Uses momentum when selecting $$Q(x' ; x)$$

### Slice sampling

• Evaluate $$P^*(x) = y$$.
• Sample uniformly from $$z \sim [0, y]$$.
• “Step out” from $$y$$ in steps of size $$w$$ until $$P^*(y + i w) < z$$.
• Start with a random offset drawn from $$[-w/2, w/2]$$.
• Do this in both directions, yielding $$y_l, y_r$$.
• Sample uniformly from $$y' \sim [y_l, y_r]$$.
• If $$P^*(y') > z$$, accept.
• If $$P^*(y') < z$$, sample again from $$[y_l, y_r]$$.
• But this time don’t include samples “beyond” $$y'$$ wrt. the starting point $$y$$.

#### Sensitivity of w

Insensitive: If it’s too small, we have more stepout steps, which is linear. If it’s too big, we have more rejection steps, but also trim down the sampling space $$[y_l, y_r]$$.

### Exact sampling

Sampling method where you can be certain you get a random sample.

• We want a sample at $$t=0$$.
• Run two samples as far away from each other in sample space as possible, starting at $$t=-N$$.
• Use the same RNG for both samples.
• If the converge to the same state, then you know that all samples will converge.
• Thus, starting from $$t<-N$$ would not tell us anything more about the state.
• If they don’t converge, start again at $$t=-2N$$.
• Run the samples until $$t=0$$, and you have a random sample.

### Variational methods

#### Core idea

We’re interested in $$P(x) = \frac{1}{Z}P^*(x) = \frac{1}{Z}e^{-E(x)}$$, but we can’t sample from $$E(x)$$, only evaluate it.

So we approximate $$P(x)$$ by a simpler distribution $$Q(x; \theta)$$ and adjust $$\theta$$ to get the best approximation.

#### KL divergence

$D_{KL}(Q || P) = \sum_x Q(x) \log \frac{Q(x)}{P(x)}$

##### Zero probabilities

$$D_{KL}(Q || P)$$ punishes when the approximate distribution puts mass where the true distribution is zero.

$$D_{KL}(P || Q)$$ punishes when the approximate distribution puts zero mass where the true distribution is non-zero.

##### Computability

$$D_{KL}(A || B)$$ performs an expectation over $$A$$. Since we can’t sample from $$P$$, we are effectively forced in to using $$D_{KL}(Q || P)$$.

#### Variational free energy

We want to compute $$D_{KL}(Q || P)$$. $$P(x)$$ is not computable, $$E(x)$$ is computable but not samplable.
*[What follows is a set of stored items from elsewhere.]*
This is an optimization exercise on Yosys and OpenROAD, whose aim is small area, a short achievable clock period and few clock cycles per item, not a production implementation.
Where RTL was checked, it was by simulation tests only, not by an equivalence proof against the original.
Power and IR drop assume default switching activity.

==> 03-07: inputs <==
==> flow/design.v (excerpt) <==
module nvme_prp_list_walker_unit (
    input  logic          aclk,
    input  logic          aresetn,
    input  logic          cfg_valid,
    output logic          cfg_ready,
    input  logic [4:0]    cfg_data,      
    input  logic          s_tvalid,
    output logic          s_tready,
    input  logic [223:0]  s_tdata,       
    input  logic          s_tuser,       
    output logic          m_tvalid,
    input  logic          m_tready,
    output logic [95:0]   m_tdata,       
    output logic [1:0]    m_tuser,       
    output logic          m_tlast        
);
clock: 8.5 ns
lec_check: 0
cap_margin: 20
core_margin: 2
core_utilization: 40
slew_margin: 20
standard.sh (not shown) runs the stock make flow with config.mk's settings and CLKGATE_MAP_FILE= SYNTH_SCRIPT=/design/flow/synth_recipe.tcl, a recipe that flattens the netlist after the stock synthesis.
==> flow/flow/run.sh <==
#!/bin/bash
# The standard layout (standard.sh), with: port buffers of the smallest buffer cell,
# the settings below, and (if flow/abc_speed.script exists) that ABC mapping script in
# place of ORFS's. Each tool's output stays in its ORFS log; make's output in standard.log.
set -e
if [ -f flow/abc_speed.script ]; then
  rm -rf orfs_scripts
  cp -r "$FLOW_HOME/scripts" orfs_scripts
  cp flow/abc_speed.script orfs_scripts/abc_speed.script
fi
export BUFFER_PORTS_ARGS="-buffer_cell sky130_fd_sc_hd__buf_1"
bash standard.sh  SETUP_SLACK_MARGIN=4.5 finish > standard.log 2>&1
==> 06-14 (differences from 03-07) <==
--- a/flow/design.v
+++ b/flow/design.v
@@ -135,38 +135,51 @@
     assign c_gt_2p = (|(in_count & m_hi2)) || ((|(in_count & m_eq1)) && (|(in_count & m_lo1)));
     assign c_nz    = |in_count;
     assign e_zero  = ~|in_entry;
     assign cfg_ready = 1'b1;
     assign m_tvalid  = pending_reg || (dec_ok_reg && dec_yield_reg && m_tready);
     assign pop       = m_tvalid && m_tready;
     assign s_tready  = !pending_reg && dec_ok_reg && (m_tready || !dec_yield_reg);
     assign accept    = s_tvalid && s_tready;
+    logic        sel_first;    
+    logic        sel_entry;    
+    logic        sel_count;    
+    logic [63:0] addr_reg_part;
+    logic [27:0] len_reg_part;
+    assign sel_first = !pending_reg && dec_start_reg;
+    assign sel_entry = !pending_reg && !dec_start_reg && (dec_kind_reg != RES_UNEXPECTED);
+    assign sel_count = !pending_reg && (dec_len_reg == LEN_COUNT);
+    assign addr_reg_part = pending_reg ? fetch_reg : 64'd0;
     always_comb begin
         logic [1:0] len_sel;
-        m_tdata[95:92] = 4'b0;
-        if (pending_reg) begin
-            m_tuser       = walking_reg ? RES_FETCH : RES_SEGMENT;
-            m_tdata[63:0] = fetch_reg;
-            len_sel       = walking_reg ? LEN_ZERO : LEN_LEFT;
-            m_tlast       = 1'b1;
-        end else begin
-            m_tuser       = dec_kind_reg;
-            m_tdata[63:0] = dec_start_reg ? in_first :
-                            ((dec_kind_reg == RES_UNEXPECTED) ? 64'd0 : in_entry);
-            len_sel       = dec_len_reg;
-            m_tlast       = !dec_two_reg;
-        end
+        len_sel = pending_reg ? (walking_reg ? LEN_ZERO : LEN_LEFT) : dec_len_reg;
         case (len_sel)
-            LEN_PAGE:  m_tdata[91:64] = page;
-            LEN_LEFT:  m_tdata[91:64] = left_reg[27:0];
-            LEN_COUNT: m_tdata[91:64] = in_count[27:0];
-            default:   m_tdata[91:64] = 28'd0;
+            LEN_PAGE: len_reg_part = page;
+            LEN_LEFT: len_reg_part = left_reg[27:0];
+            default:  len_reg_part = 28'd0;
         endcase
     end
+    prplw_ao #(.W(64)) u_addr_out (
+        .a  (in_first),
+        .sa (sel_first),
+        .b  (in_entry),
+        .sb (sel_entry),
+        .c  (addr_reg_part),
+        .y  (m_tdata[63:0])
+    );
+    prplw_ao1 #(.W(28)) u_len_out (
+        .a  (in_count[27:0]),
+        .sa (sel_count),
+        .c  (len_reg_part),
+        .y  (m_tdata[91:64])
+    );
+    assign m_tdata[95:92] = 4'b0;
+    assign m_tuser = pending_reg ? (walking_reg ? RES_FETCH : RES_SEGMENT) : dec_kind_reg;
+    assign m_tlast = pending_reg || !dec_two_reg;
     always_ff @(posedge aclk) begin
         dec_start_reg <= is_start;
         if (is_start) begin
             dec_yield_reg <= c_nz;
             dec_two_reg   <= c_gt_p;
             dec_walk_reg  <= c_gt_2p;
             dec_fetch_reg <= 1'b0;
             dec_kind_reg  <= RES_SEGMENT;
@@ -222,8 +235,30 @@
                 pending_reg <= dec_two_reg;
                 walking_reg <= dec_walk_reg;
             end else if (pop) begin
                 pending_reg <= 1'b0;
             end
         end
     end
 endmodule
+module prplw_ao #(
+    parameter int W = 1
+) (
+    input  logic [W-1:0] a,
+    input  logic         sa,
+    input  logic [W-1:0] b,
+    input  logic         sb,
+    input  logic [W-1:0] c,
+    output logic [W-1:0] y
+);
+    assign y = (a & {W{sa}}) | (b & {W{sb}}) | c;
+endmodule
+module prplw_ao1 #(
+    parameter int W = 1
+) (
+    input  logic [W-1:0] a,
+    input  logic         sa,
+    input  logic [W-1:0] c,
+    output logic [W-1:0] y
+);
+    assign y = (a & {W{sa}}) | c;
+endmodule
--- a/flow/flow/run.sh
+++ b/flow/flow/run.sh
@@ -4,9 +4,9 @@
 # place of ORFS's. Each tool's output stays in its ORFS log; make's output in standard.log.
 set -e
 if [ -f flow/abc_speed.script ]; then
   rm -rf orfs_scripts
   cp -r "$FLOW_HOME/scripts" orfs_scripts
   cp flow/abc_speed.script orfs_scripts/abc_speed.script
 fi
 export BUFFER_PORTS_ARGS="-buffer_cell sky130_fd_sc_hd__buf_1"
-bash standard.sh  SETUP_SLACK_MARGIN=4.5 finish > standard.log 2>&1
+bash standard.sh  SETUP_SLACK_MARGIN=4.5 SYNTH_HIERARCHICAL=1 SYNTH_MINIMUM_KEEP_SIZE=0 finish > standard.log 2>&1
==> 03-27 (differences from 03-07) <==
--- a/flow/design.v
+++ b/flow/design.v
@@ -90,20 +90,18 @@
     assign in_second = s_tdata[127:64];
     assign in_count  = s_tdata[159:128];
     assign in_entry  = s_tdata[223:160];
     assign is_start  = (s_tuser == KIND_START);
     always_comb begin
         for (int i = 0; i < 16; i++) sh_hot[i] = (sh_reg == 4'(i));
         m_eq0 = 32'({sh_hot, 12'd0});
         m_eq1 = 32'({sh_hot, 13'd0});
-        m_lo0[0] = 1'b1;
-        for (int i = 1; i < 32; i++) m_lo0[i] = m_lo0[i-1] & ~m_eq0[i-1];
-        m_lo0 = m_lo0 & ~m_eq0;
-        for (int i = 0; i < 32; i++) m_lo0[i] = (i < 12) ? 1'b1 : m_lo0[i];
+        for (int i = 0; i < 32; i++)
+            m_lo0[i] = (i < 12) || ((i < 28) && (4'(i - 12) < sh_reg));
         m_lo1 = {m_lo0[30:0], 1'b1};
         m_hi1 = ~(m_lo0 | m_eq0);
         m_hi2 = ~(m_lo1 | m_eq1);
         m_slot = m_lo0[27:3];
     end
     assign page = m_eq0[27:0];
     function automatic logic [63:0] prefix_and(input logic [63:0] a);
         logic [63:0] p;
@@ -135,38 +133,51 @@
     assign c_gt_2p = (|(in_count & m_hi2)) || ((|(in_count & m_eq1)) && (|(in_count & m_lo1)));
     assign c_nz    = |in_count;
     assign e_zero  = ~|in_entry;
     assign cfg_ready = 1'b1;
     assign m_tvalid  = pending_reg || (dec_ok_reg && dec_yield_reg && m_tready);
     assign pop       = m_tvalid && m_tready;
     assign s_tready  = !pending_reg && dec_ok_reg && (m_tready || !dec_yield_reg);
     assign accept    = s_tvalid && s_tready;
+    logic        sel_first;    
+    logic        sel_entry;    
+    logic        sel_count;    
+    logic [63:0] addr_reg_part;
+    logic [27:0] len_reg_part;
+    assign sel_first = !pending_reg && dec_start_reg;
+    assign sel_entry = !pending_reg && !dec_start_reg && (dec_kind_reg != RES_UNEXPECTED);
+    assign sel_count = !pending_reg && (dec_len_reg == LEN_COUNT);
+    assign addr_reg_part = pending_reg ? fetch_reg : 64'd0;
     always_comb begin
         logic [1:0] len_sel;
-        m_tdata[95:92] = 4'b0;
-        if (pending_reg) begin
-            m_tuser       = walking_reg ? RES_FETCH : RES_SEGMENT;
-            m_tdata[63:0] = fetch_reg;
-            len_sel       = walking_reg ? LEN_ZERO : LEN_LEFT;
-            m_tlast       = 1'b1;
-        end else begin
-            m_tuser       = dec_kind_reg;
-            m_tdata[63:0] = dec_start_reg ? in_first :
-                            ((dec_kind_reg == RES_UNEXPECTED) ? 64'd0 : in_entry);
-            len_sel       = dec_len_reg;
-            m_tlast       = !dec_two_reg;
-        end
+        len_sel = pending_reg ? (walking_reg ? LEN_ZERO : LEN_LEFT) : dec_len_reg;
         case (len_sel)
-            LEN_PAGE:  m_tdata[91:64] = page;
-            LEN_LEFT:  m_tdata[91:64] = left_reg[27:0];
-            LEN_COUNT: m_tdata[91:64] = in_count[27:0];
-            default:   m_tdata[91:64] = 28'd0;
+            LEN_PAGE: len_reg_part = page;
+            LEN_LEFT: len_reg_part = left_reg[27:0];
+            default:  len_reg_part = 28'd0;
         endcase
     end
+    prplw_ao #(.W(64)) u_addr_out (
+        .a  (in_first),
+        .sa (sel_first),
+        .b  (in_entry),
+        .sb (sel_entry),
+        .c  (addr_reg_part),
+        .y  (m_tdata[63:0])
+    );
+    prplw_ao1 #(.W(28)) u_len_out (
+        .a  (in_count[27:0]),
+        .sa (sel_count),
+        .c  (len_reg_part),
+        .y  (m_tdata[91:64])
+    );
+    assign m_tdata[95:92] = 4'b0;
+    assign m_tuser = pending_reg ? (walking_reg ? RES_FETCH : RES_SEGMENT) : dec_kind_reg;
+    assign m_tlast = pending_reg || !dec_two_reg;
     always_ff @(posedge aclk) begin
         dec_start_reg <= is_start;
         if (is_start) begin
             dec_yield_reg <= c_nz;
             dec_two_reg   <= c_gt_p;
             dec_walk_reg  <= c_gt_2p;
             dec_fetch_reg <= 1'b0;
             dec_kind_reg  <= RES_SEGMENT;
@@ -222,8 +233,30 @@
                 pending_reg <= dec_two_reg;
                 walking_reg <= dec_walk_reg;
             end else if (pop) begin
                 pending_reg <= 1'b0;
             end
         end
     end
 endmodule
+module prplw_ao #(
+    parameter int W = 1
+) (
+    input  logic [W-1:0] a,
+    input  logic         sa,
+    input  logic [W-1:0] b,
+    input  logic         sb,
+    input  logic [W-1:0] c,
+    output logic [W-1:0] y
+);
+    assign y = (a & {W{sa}}) | (b & {W{sb}}) | c;
+endmodule
+module prplw_ao1 #(
+    parameter int W = 1
+) (
+    input  logic [W-1:0] a,
+    input  logic         sa,
+    input  logic [W-1:0] c,
+    output logic [W-1:0] y
+);
+    assign y = (a & {W{sa}}) | c;
+endmodule
--- a/flow/flow/run.sh
+++ b/flow/flow/run.sh
@@ -4,9 +4,9 @@
 # place of ORFS's. Each tool's output stays in its ORFS log; make's output in standard.log.
 set -e
 if [ -f flow/abc_speed.script ]; then
   rm -rf orfs_scripts
   cp -r "$FLOW_HOME/scripts" orfs_scripts
   cp flow/abc_speed.script orfs_scripts/abc_speed.script
 fi
 export BUFFER_PORTS_ARGS="-buffer_cell sky130_fd_sc_hd__buf_1"
-bash standard.sh  SETUP_SLACK_MARGIN=4.5 finish > standard.log 2>&1
+bash standard.sh  SETUP_SLACK_MARGIN=4.65 SYNTH_HIERARCHICAL=1 SYNTH_MINIMUM_KEEP_SIZE=0 finish > standard.log 2>&1
==> 03-04 (differences from 03-07) <==
--- a/flow/flow/run.sh
+++ b/flow/flow/run.sh
@@ -4,9 +4,9 @@
 # place of ORFS's. Each tool's output stays in its ORFS log; make's output in standard.log.
 set -e
 if [ -f flow/abc_speed.script ]; then
   rm -rf orfs_scripts
   cp -r "$FLOW_HOME/scripts" orfs_scripts
   cp flow/abc_speed.script orfs_scripts/abc_speed.script
 fi
 export BUFFER_PORTS_ARGS="-buffer_cell sky130_fd_sc_hd__buf_1"
-bash standard.sh  SETUP_SLACK_MARGIN=4.5 finish > standard.log 2>&1
+bash standard.sh  SETUP_SLACK_MARGIN=4.0 finish > standard.log 2>&1
==> qor summary <==
item                                                            03-07       06-14       03-04       03-27
Outcome                              no timing/DRC/antenna violations  no timing/DRC/antenna violations  no timing/DRC/antenna violations  no timing/DRC/antenna violations
Vertical die dimension                                         172 um      172 um      172 um      173 um
Length of routed wiring on met1                               18.0 mm     17.8 mm     17.5 mm     18.3 mm
Combinational power                                          0.390 mW    0.354 mW    0.345 mW    0.439 mW
Fmax                                                          244 MHz     249 MHz     219 MHz     247 MHz
Via density                                                      5.93        5.90        5.88        5.94
Final weighted congestion in routability-driven placement       0.929       0.894       0.935       0.941
Initial core utilization                                        0.406       0.406       0.406       0.409
Seq/total area                                                  0.285       0.288       0.299       0.259
IR Drop Worst-Case VDD                                         116 uV      111 uV      100 uV      118 uV
Proportion of synthesized area in mux cells                    0.0585      0.0591      0.0585      0.0588
Count of inverters not on the clock network in the layout          28          25          28          28
Area taken by flip-flops and latches                       3970 sq um  3970 sq um  3970 sq um  3970 sq um
Fin nets                                                         1910        1820        1899        1897
Area share of xor/xnor cells in the synthesized design         0.0498      0.0483      0.0498      0.0437
Post-Place Cells                                                 1976        1881        1980        1899
Worst Setup Path Type                                       in -> out   in -> out  reg -> out   in -> out
Clk pwr                                                      0.720 mW    0.807 mW    0.718 mW    0.741 mW
Final Non-Filler Cells                                           2026        1942        2014        2006
Worst endpoint data arrival time                              2.39 ns     2.31 ns     2.86 ns     2.35 ns
Count of inserted antenna diode cells                               4          12           3           1
Testbench counts of 06-14, summed over its fixed seeds: cycles 24,007, items 12,000.
Testbench counts of 03-27, summed over its fixed seeds: cycles 24,007, items 12,000.
Function not checked in 03-07 and 03-04: the RTL went through the layout flow alone.

==> port drivers added, routing unchanged <==
The flow's constraints put no driver on any port. The routed layouts listed below were extracted and timed again, unchanged, in two steps.
Step 1: set_driving_cell puts a clkbuf_16 on aclk and a buf_2 on each other input, an assumption about the parent block.
Step 2 adds t to the input delays and takes it off the output delays; t is the mean of the earliest and latest rising clock arrival at the registers after step 1. Input paths then give back, and output paths get back, about the clock's delay inside the block.
Slacks: ideal ports / drivers / drivers and shift; pairs: ideal ports / drivers.
| run | t (ns) | slack for setup (ns) | worst hold slack (ns) | clock arrival spread, ns | worst slew at a driven data input, ns |
|---|---|---|---|---|---|
| 03-07 | 0.466 | 4.406 / 4.369 / 4.369 | 0.465 / 0.465 / 0.465 | 0.013 / 0.013 | 0.11 |
| 06-14 | 0.460 | 4.486 / 4.442 / 4.098 | 0.476 / 0.476 / 0.476 | 0.012 / 0.012 | 0.11 |
| 03-27 | 0.465 | 4.446 / 4.404 / 4.216 | 0.471 / 0.471 / 0.471 | 0.011 / 0.011 | 0.12 |
| 03-04 | 0.473 | 3.944 / 3.892 / 4.048 | 0.478 / 0.478 / 0.478 | 0.016 / 0.016 | 0.09 |
After both steps every run listed still meets setup and hold. The setup slack of 06-14, which loses most, moves by -0.044 ns with the drivers and by -0.388 ns with both steps.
Thus we replace $$P$$ with $$E$$ and ignore the $$Z$$ term as it is constant and thus not optimizable. This becomes the variational free energy.

$D_{KL}(Q || P) \\ \sum_x [ Q(x) \log \frac{Q(x)}{P(x)} ] \\ \sum_x [ Q(x) (\log Q(x) - \log P(x)) ] \\ \sum_x [ Q(x) (\log Q(x) - \log (\frac{1}{Z} e^{-E(x)})) ] \\ \sum_x [ Q(x) (\log Q(x) - \log \frac{1}{Z} - \log e^{-E(x)}) ] \\ \sum_x [ Q(x) (\log Q(x) - \log \frac{1}{Z} + E(x)) ] \\ \sum_x [ Q(x) E(x) + Q(x) \log Q(x) - Q(x) \log \frac{1}{Z} ] \\ \sum_x [ Q(x) E(x) + Q(x) \log Q(x) ] + \log Z \\ \sum_x [ Q(x) E(x) ] + \sum_x [ Q(x) \log Q(x) ] + \log Z \\ \sum_x [ Q(x) E(x) ] - H_Q(x) + \log Z \\ \sum_x [ Q(x) E(x) ] - H_Q(x) \\$

## Lectures 15-16: Data Modelling With Neural Networks

### Capacity of a single neuron

Two bits. A neuron with $$k$$ inputs can memorize $$2k$$ random inputs.
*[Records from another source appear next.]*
Background: an optimization exercise with open tools, aiming at small area, a short achievable clock period and few clock cycles per item. Do not read the settings as production practice.
In this exercise RTL edits were held to simulation tests only and were not proved equivalent to the original.

## north
## seq_mac_unit
module seq_mac_unit (
    input  logic        clk_i,
    input  logic        rst_i,
    input  logic        MUL_Start_STRB_i,
    input  logic [81:0] a_i,
    input  logic [81:0] b_i,
    input  logic [81:0] acc_i,
    output logic        MUL_Done_STRB_o,
    output logic [81:0] out_o,
    output logic        busy_o
);
Size: roughly 2300 cells after synthesis, about 250 flip-flops.
Settings: LEC_CHECK=0, CAP_MARGIN=20, CORE_MARGIN=2, CORE_UTILIZATION=50, CTS_BUF_LIST=sky130_fd_sc_hd__clkbuf_8, SETUP_SLACK_MARGIN=4.2, SLEW_MARGIN=20, SYNTH_HIERARCHICAL=1; clock period 8.0 ns.
standard.sh (not shown) runs the stock make flow with config.mk's settings and CLKGATE_MAP_FILE= SYNTH_SCRIPT=/design/flow/synth_recipe.tcl, a recipe that flattens the netlist after the stock synthesis.
==> flow/flow/run.sh <==
#!/bin/bash
# Own flow: the standard layout (standard.sh, unchanged synthesis and
# steps), with one change: the port buffers that ORFS inserts before global
# placement are plain sky130_fd_sc_hd__buf_1 cells instead of the default
# choice. Every input and output port still gets its own buffer.
# The full make output goes to standard.log; ORFS's per-step logs stay
# under orfs/logs/.
set -euo pipefail
bash standard.sh "BUFFER_PORTS_ARGS=-buffer_cell sky130_fd_sc_hd__buf_1" finish > standard.log 2>&1
north | status: complete | timing, DRC, antenna: pass
Testbench counts of north, summed over its fixed seeds: cycles 16,000, ops 3,200.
### Effect of in/bias/out stds

• Input parameters: Higher has more curves, shorter time scales.
• Bias parameters: Higher has more curves, same time scales.
• Output parameters: Higher has large magnitude outputs.

### Effect of regularization weight

If your cost function has a regularising term $$\alpha L_2$$, then this is equivalent to having a prior on your weights being drawn from $$\mathcal{N}(0, \frac{1}{\alpha})$$.